Among a flurry of retweets from his personal account Wednesday morning, President Trump pushed this tweet from a fan account out to his 56 million followers.
It’s wrong.
That $3,874 figure has been floating around. It appears to stem from a Facebook post in 2017, showing documentation of an initial payment to new residents in a country. But the payment wasn’t to an undocumented immigrant, it was to a refugee who was participating in a resettlement program. Actually, to a family of five refugees.
And the payment wasn’t in the United States. It was in Canada.
Immigrants in the country illegally are not eligible for most government benefits programs by law. Undocumented immigrants can’t legally receive food stamps, live in public housing, enroll in non-emergency Medicaid coverage or receive supplemental security insurance or cash assistance. They are eligible to receive emergency medical services, enroll in public schools and participate in meals programs there, and participate in Head Start or WIC. There is no federal program that directly gives cash to immigrants in the country illegally.
Note that many of these services apply specifically to children. Many of the children of immigrants in the country illegally are citizens, entitling them to a broader range of assistance, if needed.
What’s more, many immigrants in the country illegally pay taxes on their wages. The IRS estimates that, in 2015, workers ineligible for a Social Security number (including undocumented immigrants) paid more than $23 billion in taxes.

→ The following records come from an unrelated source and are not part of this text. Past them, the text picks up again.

## src/design/smt_fetch_pkg.sv

```systemverilog
package smt_fetch_pkg;

  // code store geometry
  localparam int ADDR_W = 6;
  localparam int DEPTH = 1 << ADDR_W;
  localparam int WORD_W = 32;

  localparam int NUM_THREADS = 2;

  // instruction field positions
  localparam int OPC_HI = 31;
  localparam int OPC_LO = 26;
  localparam int RD_LSB = 21;
  localparam int RA_LSB = 16;

  typedef logic [ADDR_W-1:0] ip_t;
  typedef logic [WORD_W-1:0] word_t;
  typedef logic [4:0] reg_idx_t;
  typedef logic [15:0] imm_t;
  typedef logic [31:0] data_t;
  typedef logic [0:0] thread_t;

  typedef enum logic [5:0] {
    OP_HALT   = 6'd0,
    OP_ALU    = 6'd1,
    OP_ALUI   = 6'd2,
    OP_LOAD   = 6'd3,
    OP_STORE  = 6'd4,
    OP_BRANCH = 6'd5
  } opcode_e;

  typedef enum logic [2:0] {
    CL_HALT,
    CL_ALU,
    CL_ALUI,
    CL_LOAD,
    CL_STORE,
    CL_BRANCH,
    CL_ILLEGAL
  } op_class_e;

  // bus write into the code store
  typedef struct packed {
    logic  en;
    ip_t   addr;
    word_t data;
  } fill_t;

  // word returned by the store, tagged with its thread
  typedef struct packed {
    logic    valid;
    thread_t thread;
    ip_t     ip;
    word_t   word;
  } fetch_rsp_t;

  typedef struct packed {
    logic      valid;
    thread_t   thread;
    ip_t       ip;
    op_class_e op_class;
    reg_idx_t  rd;
    reg_idx_t  ra;
    data_t     imm;
    logic      writes_rd;
  } decoded_t;

endpackage : smt_fetch_pkg

```

## src/design/code_store.sv

```systemverilog
module code_store (
  input  logic                      clk,
  input  logic                      rst,
  input  smt_fetch_pkg::fill_t      fill,
  input  logic                      rd_en,
  input  smt_fetch_pkg::thread_t    rd_thread,
  input  smt_fetch_pkg::ip_t        rd_addr,
  output smt_fetch_pkg::fetch_rsp_t rsp
);

  import smt_fetch_pkg::*;

  word_t mem [DEPTH];

  // fill port from the outside bus
  always_ff @(posedge clk) begin
    if (fill.en) begin
      mem[fill.addr] <= fill.data;
    end
  end

  // registered read, a same-cycle fill gives the old word
  always_ff @(posedge clk) begin
    if (rst) begin
      rsp.valid <= 1'b0;
    end else begin
      rsp.valid <= rd_en;
    end
    if (rd_en) begin
      rsp.thread <= rd_thread;
      rsp.ip <= rd_addr;
      rsp.word <= mem[rd_addr];
    end
  end

endmodule : code_store

```

## src/design/fetch_unit.sv

```systemverilog
module fetch_unit #(
  parameter smt_fetch_pkg::thread_t THREAD_ID = '0
) (
  input  logic                      clk,
  input  logic                      rst,
  input  logic                      redirect,
  input  smt_fetch_pkg::ip_t        redirect_ip,
  input  logic                      grant,
  input  smt_fetch_pkg::fetch_rsp_t rsp,
  output logic                      req,
  output smt_fetch_pkg::ip_t        req_ip,
  output logic                      running
);

  import smt_fetch_pkg::*;

  ip_t  ip;
  logic pending;
  logic rsp_hit;
  logic rsp_halt;

  // only a response we are waiting for counts
  // a word fetched before a redirect goes to the decoder but is ignored here
  assign rsp_hit = rsp.valid && (rsp.thread == THREAD_ID) && pending;
  assign rsp_halt = rsp_hit && (opcode_e'(rsp.word[OPC_HI:OPC_LO]) == OP_HALT);

  // one word in flight per thread
  assign req = running && !pending;
  assign req_ip = ip;

  always_ff @(posedge clk) begin
    if (rst) begin
      ip <= '0;
      running <= 1'b0;
      pending <= 1'b0;
    end else if (redirect) begin
      ip <= redirect_ip;
      running <= 1'b1;
      pending <= 1'b0;
    end else begin
      if (grant) begin
        // wraps at the top of the store
        ip <= ip + ip_t'(1);
        pending <= 1'b1;
      end else if (rsp_hit) begin
        pending <= 1'b0;
      end
      if (rsp_halt) begin
        running <= 1'b0;
      end
    end
  end

endmodule : fetch_unit

```

## src/design/insn_decoder.sv

```systemverilog
module insn_decoder (
  input  logic                      clk,
  input  logic                      rst,
  input  smt_fetch_pkg::fetch_rsp_t rsp,
  output smt_fetch_pkg::decoded_t   dec
);

  import smt_fetch_pkg::*;

  opcode_e   opc;
  op_class_e op_class;
  reg_idx_t  rd;
  reg_idx_t  ra;
  imm_t      imm;
  data_t     imm_ext;
  logic      writes_rd;

  assign opc = opcode_e'(rsp.word[OPC_HI:OPC_LO]);
  assign rd = rsp.word[RD_LSB +: $bits(reg_idx_t)];
  assign ra = rsp.word[RA_LSB +: $bits(reg_idx_t)];
  assign imm = rsp.word[$bits(imm_t)-1:0];
  assign imm_ext = {{($bits(data_t) - $bits(imm_t)){imm[$bits(imm_t)-1]}}, imm};

  always_comb begin
    case (opc)
      OP_HALT:   op_class = CL_HALT;
      OP_ALU:    op_class = CL_ALU;
      OP_ALUI:   op_class = CL_ALUI;
      OP_LOAD:   op_class = CL_LOAD;
      OP_STORE:  op_class = CL_STORE;
      OP_BRANCH: op_class = CL_BRANCH;
      default:   op_class = CL_ILLEGAL;
    endcase
  end

  // r0 is never a real destination
  assign writes_rd = (op_class inside {CL_ALU, CL_ALUI, CL_LOAD}) && (rd != '0);

  always_ff @(posedge clk) begin
    if (rst) begin
      dec.valid <= 1'b0;
    end else begin
      dec.valid <= rsp.valid;
    end
    if (rsp.valid) begin
      dec.thread <= rsp.thread;
      dec.ip <= rsp.ip;
      dec.op_class <= op_class;
      dec.rd <= rd;
      dec.ra <= ra;
      dec.imm <= imm_ext;
      dec.writes_rd <= writes_rd;
    end
  end

endmodule : insn_decoder

```

## src/design/smt_fetch.sv

```systemverilog
module smt_fetch (
  input  logic                                  clk,
  input  logic                                  rst,
  input  smt_fetch_pkg::fill_t                  fill,
  input  logic                                  except,
  input  smt_fetch_pkg::thread_t                except_thread,
  input  smt_fetch_pkg::ip_t                    except_ip,
  input  logic                                  stall,
  output smt_fetch_pkg::decoded_t               dec,
  output logic [smt_fetch_pkg::NUM_THREADS-1:0] running
);

  import smt_fetch_pkg::*;

  logic [NUM_THREADS-1:0] req;
  logic [NUM_THREADS-1:0] redirect;
  logic [NUM_THREADS-1:0] grant;
  ip_t                    req_ip [NUM_THREADS];
  logic                   grant_en;
  thread_t                grant_thread;
  ip_t                    rd_addr;
  fetch_rsp_t             rsp;

  // per-thread redirect and grant strobes
  always_comb begin
    for (int t = 0; t < NUM_THREADS; t++) begin
      redirect[t] = except && (except_thread == thread_t'(t));
      grant[t] = grant_en && (grant_thread == thread_t'(t));
    end
  end

  // store address from the granted thread
  assign rd_addr = req_ip[grant_thread];

  fetch_unit #(
    .THREAD_ID(thread_t'(0))
  ) fetch0 (
    .clk(clk),
    .rst(rst),
    .redirect(redirect[0]),
    .redirect_ip(except_ip),
    .grant(grant[0]),
    .rsp(rsp),
    .req(req[0]),
    .req_ip(req_ip[0]),
    .running(running[0])
  );

  fetch_unit #(
    .THREAD_ID(thread_t'(1))
  ) fetch1 (
    .clk(clk),
    .rst(rst),
    .redirect(redirect[1]),
    .redirect_ip(except_ip),
    .grant(grant[1]),
    .rsp(rsp),
    .req(req[1]),
    .req_ip(req_ip[1]),
    .running(running[1])
  );

  thread_select sel0 (
    .clk(clk),
    .rst(rst),
    .req(req),
    .stall(stall),
    .grant_en(grant_en),
    .grant_thread(grant_thread)
  );

  code_store store0 (
    .clk(clk),
    .rst(rst),
    .fill(fill),
    .rd_en(grant_en),
    .rd_thread(grant_thread),
    .rd_addr(rd_addr),
    .rsp(rsp)
  );

  insn_decoder dec0 (
    .clk(clk),
    .rst(rst),
    .rsp(rsp),
    .dec(dec)
  );

endmodule : smt_fetch

```

## src/design/thread_select.sv

```systemverilog
module thread_select (
  input  logic                                  clk,
  input  logic                                  rst,
  input  logic [smt_fetch_pkg::NUM_THREADS-1:0] req,
  input  logic                                  stall,
  output logic                                  grant_en,
  output smt_fetch_pkg::thread_t                grant_thread
);

  import smt_fetch_pkg::*;

  thread_t last;

  always_comb begin
    grant_en = !stall && (req != '0);
    case (req)
      2'b01: grant_thread = thread_t'(0);
      2'b10: grant_thread = thread_t'(1);
      // both want the port, alternate
      default: grant_thread = ~last;
    endcase
  end

  // starts at thread 1 so thread 0 takes the first tie
  always_ff @(posedge clk) begin
    if (rst) begin
      last <= thread_t'(1);
    end else if (grant_en) begin
      last <= grant_thread;
    end
  end

endmodule : thread_select

```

As for Social Security checks, the average payment is $1,413 a month, with a maximum payment of $2,788.
These are simple points of data to verify, even for me, a person whose job doesn’t entail running every government program in the country. Trump could readily have determined the actual amount of Social Security payments — and should already have known that undocumented immigrants aren’t eligible for benefits, given how his assertions that such prohibitions needed to exist were thoroughly fact-checked last year.
But this gets away from the central point raised by Trump’s tweet. He didn’t retweet it because he wants to inform the American public about the economics of immigrants. Had Trump wanted to do so, he could have released documentation from the government agencies he oversees noting the discrepancy. He didn’t.
The tweet suggests that people retweet if they agree that those not born in the United States should receive no assistance from the government. Trump’s rhetoric has never been that explicit, but he has called for a cessation of benefits programs for immigrants at least for a period of time. (When he made that suggestion, he appears not to have been aware that such a prohibition already exists.)
About 1 in 8 U.S. residents was born outside the country. Many are now citizens or green-card holders. The tweet argues that none should be eligible for any government program, including, presumably, programs such as Social Security into which they may have paid for years.
There’s some irony to Trump’s retweet. If he’s so firmly opposed to those born outside the United States enjoying public benefits, he might be alarmed to learn that there’s an immigrant living in public housing in Washington, enjoying transportation and meals paid for by the taxpayer.
That person’s name is Melania Trump.